* **Data**
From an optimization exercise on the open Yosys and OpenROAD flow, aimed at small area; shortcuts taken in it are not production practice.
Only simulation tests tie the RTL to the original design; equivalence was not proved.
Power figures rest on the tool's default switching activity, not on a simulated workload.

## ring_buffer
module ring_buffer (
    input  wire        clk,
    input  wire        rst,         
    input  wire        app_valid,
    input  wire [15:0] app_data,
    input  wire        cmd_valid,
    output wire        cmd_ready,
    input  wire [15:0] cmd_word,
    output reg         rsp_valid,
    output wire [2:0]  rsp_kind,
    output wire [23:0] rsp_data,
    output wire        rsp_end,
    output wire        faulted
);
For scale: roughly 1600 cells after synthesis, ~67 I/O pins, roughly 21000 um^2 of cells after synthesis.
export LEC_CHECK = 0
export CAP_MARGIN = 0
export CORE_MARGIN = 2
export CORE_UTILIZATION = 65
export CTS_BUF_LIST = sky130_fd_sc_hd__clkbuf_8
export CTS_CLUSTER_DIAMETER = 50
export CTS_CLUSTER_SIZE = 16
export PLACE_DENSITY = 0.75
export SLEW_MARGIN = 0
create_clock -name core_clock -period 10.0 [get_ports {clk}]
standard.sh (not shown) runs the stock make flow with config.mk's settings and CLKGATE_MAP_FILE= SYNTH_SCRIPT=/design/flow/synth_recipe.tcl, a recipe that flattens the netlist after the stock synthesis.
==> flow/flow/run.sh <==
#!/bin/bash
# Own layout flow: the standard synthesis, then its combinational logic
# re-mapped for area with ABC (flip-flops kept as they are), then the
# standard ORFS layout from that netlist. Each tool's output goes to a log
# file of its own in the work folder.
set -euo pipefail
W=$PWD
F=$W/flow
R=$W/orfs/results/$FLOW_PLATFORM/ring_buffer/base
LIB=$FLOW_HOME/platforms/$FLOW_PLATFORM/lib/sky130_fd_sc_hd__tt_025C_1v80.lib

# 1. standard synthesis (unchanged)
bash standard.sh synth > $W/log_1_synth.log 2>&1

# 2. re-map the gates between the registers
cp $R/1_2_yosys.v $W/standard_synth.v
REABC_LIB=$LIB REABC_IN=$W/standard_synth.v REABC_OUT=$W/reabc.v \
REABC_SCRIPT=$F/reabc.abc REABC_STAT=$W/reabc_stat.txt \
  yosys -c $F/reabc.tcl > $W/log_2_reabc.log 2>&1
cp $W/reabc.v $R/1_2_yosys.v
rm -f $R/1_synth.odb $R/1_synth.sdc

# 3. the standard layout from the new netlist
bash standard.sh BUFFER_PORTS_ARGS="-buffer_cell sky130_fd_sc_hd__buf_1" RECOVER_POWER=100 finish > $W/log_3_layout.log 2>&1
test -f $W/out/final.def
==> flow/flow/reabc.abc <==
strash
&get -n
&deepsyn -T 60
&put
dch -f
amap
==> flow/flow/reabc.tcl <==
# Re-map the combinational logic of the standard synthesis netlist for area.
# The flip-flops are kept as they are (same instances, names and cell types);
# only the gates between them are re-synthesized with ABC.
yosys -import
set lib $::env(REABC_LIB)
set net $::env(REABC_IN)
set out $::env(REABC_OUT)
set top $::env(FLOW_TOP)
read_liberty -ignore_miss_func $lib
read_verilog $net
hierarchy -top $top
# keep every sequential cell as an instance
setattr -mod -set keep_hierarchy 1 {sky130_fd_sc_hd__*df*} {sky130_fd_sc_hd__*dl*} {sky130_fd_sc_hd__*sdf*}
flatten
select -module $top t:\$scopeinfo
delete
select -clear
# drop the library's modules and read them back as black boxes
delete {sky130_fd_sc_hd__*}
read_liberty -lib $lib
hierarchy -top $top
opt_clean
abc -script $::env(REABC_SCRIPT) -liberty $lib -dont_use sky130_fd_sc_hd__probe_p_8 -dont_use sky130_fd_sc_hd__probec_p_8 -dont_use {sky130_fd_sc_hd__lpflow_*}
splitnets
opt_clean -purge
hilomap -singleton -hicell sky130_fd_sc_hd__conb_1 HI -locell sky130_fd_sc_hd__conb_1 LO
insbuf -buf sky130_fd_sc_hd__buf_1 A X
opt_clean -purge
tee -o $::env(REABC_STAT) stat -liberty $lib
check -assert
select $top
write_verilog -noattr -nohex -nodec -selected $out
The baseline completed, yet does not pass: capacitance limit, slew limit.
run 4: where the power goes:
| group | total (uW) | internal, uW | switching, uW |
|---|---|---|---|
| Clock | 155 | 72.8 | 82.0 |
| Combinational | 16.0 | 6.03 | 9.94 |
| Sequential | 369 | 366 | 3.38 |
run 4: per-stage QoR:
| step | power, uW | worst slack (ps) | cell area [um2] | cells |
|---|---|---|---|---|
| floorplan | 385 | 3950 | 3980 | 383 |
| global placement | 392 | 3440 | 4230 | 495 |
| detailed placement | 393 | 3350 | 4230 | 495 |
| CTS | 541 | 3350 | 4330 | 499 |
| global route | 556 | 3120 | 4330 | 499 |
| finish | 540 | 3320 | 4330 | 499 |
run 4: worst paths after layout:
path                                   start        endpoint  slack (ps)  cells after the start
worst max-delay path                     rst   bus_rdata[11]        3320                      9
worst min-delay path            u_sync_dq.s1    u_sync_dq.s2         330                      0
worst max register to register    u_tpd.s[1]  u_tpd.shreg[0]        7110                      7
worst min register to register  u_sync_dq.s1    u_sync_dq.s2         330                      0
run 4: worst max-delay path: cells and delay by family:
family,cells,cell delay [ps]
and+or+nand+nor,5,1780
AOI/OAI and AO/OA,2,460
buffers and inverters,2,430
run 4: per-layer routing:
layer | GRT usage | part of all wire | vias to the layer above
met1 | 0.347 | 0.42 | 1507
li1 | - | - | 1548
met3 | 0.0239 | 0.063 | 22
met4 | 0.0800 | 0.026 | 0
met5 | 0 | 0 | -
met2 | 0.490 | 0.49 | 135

* **Problem to work on**
The exercise is to copy out every line above that has the word "global" in it.

* **Exercise result**
| global placement | 392 | 3440 | 4230 | 495 |
| global route | 556 | 3120 | 4330 | 499 |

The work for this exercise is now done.